The second observation relates to the specific subset of UA patients in which a prediction rule of this kind is likely to be of most value. A previous study by other authors from the Leiden group demonstrated that the presence of circulating autoantibodies to citrullinated peptides (ACPAs) accurately predicted progression to RA among UA patients (PPV 93% over 3 years) (5). Given the heavy weighting (2 of a possible 13 points) attributed to ACPA status in the scoring system proposed by van der Helm-van Mil et al (1), one might anticipate that a “high-risk” score of ≥8 would simply identify ACPA-positive individuals whose progression to RA is already very likely. This is borne out in our own cohort. Of the 15 UA patients whose disease progressed to RA at ≥1 year, all 8 of those assigned “high-risk” prediction scores of ≥8 were ACPA positive. Furthermore, among the remaining 7 patients (in whom the assigned prediction score of 6–<8 was unhelpful), progression to RA was accurately predicted by the presence of ACPAs in an additional 3 patients. Therefore, in our small cohort, the prediction rule is less sensitive than ACPA status alone in identifying UA patients who will have developed RA at ≥1 year (8 of 15 versus 11 of 15).

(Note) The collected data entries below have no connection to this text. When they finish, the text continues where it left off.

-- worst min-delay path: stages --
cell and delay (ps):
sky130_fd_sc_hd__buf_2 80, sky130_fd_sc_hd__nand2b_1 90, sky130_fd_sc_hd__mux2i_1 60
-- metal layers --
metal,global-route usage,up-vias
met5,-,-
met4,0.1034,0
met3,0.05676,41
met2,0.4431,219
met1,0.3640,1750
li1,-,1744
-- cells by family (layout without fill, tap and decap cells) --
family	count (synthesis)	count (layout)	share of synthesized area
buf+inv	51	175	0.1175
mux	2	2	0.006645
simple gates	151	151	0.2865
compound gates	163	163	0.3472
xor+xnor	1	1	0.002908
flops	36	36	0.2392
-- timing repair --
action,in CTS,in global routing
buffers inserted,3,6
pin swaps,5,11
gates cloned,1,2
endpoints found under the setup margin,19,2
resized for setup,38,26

Interestingly, van der Helm-van Mil et al showed through the construction of ROC curves that the diagnostic performance of their prediction rule was superior to that of autoantibody status considered in isolation. We suggest that this is attributable to its excellent NPV among ACPA-negative UA patients, the group in which prognostic markers are most needed. Of the 41 ACPA-negative UA patients in our cohort, 22 (54%) could be assigned prediction scores of ≤6 at inception, none of whom had progressed to RA at ≥1 year. This of course leaves a significant subset of UA patients for whom neither prediction score nor ACPA status can accurately predict outcome, and 21% (4 of 19) of this subset developed RA in our cohort.
Among our patients, the well-conceived prediction rule proposed by van der Helm-van Mil et al is most valuable as a negative predictor of RA among ACPA-negative UA patients. However, additional biomarkers are needed for appropriate diagnosis and prognosis among these patients, many of whom present at an early arthritis clinic with a challenging set of symptoms.
Dr. Pratt's work was supported by a clinical research fellowship from the Arthritis Research Campaign.
A. G. Pratt BSc, MRCP*, J. D. Isaacs BSc, PhD, FRCP*, G. Wilson RN, DipHE, * Newcastle University, and The Freeman Hospital, Newcastle-upon-Tyne, UK, The Freeman Hospital Newcastle-upon-Tyne, UK.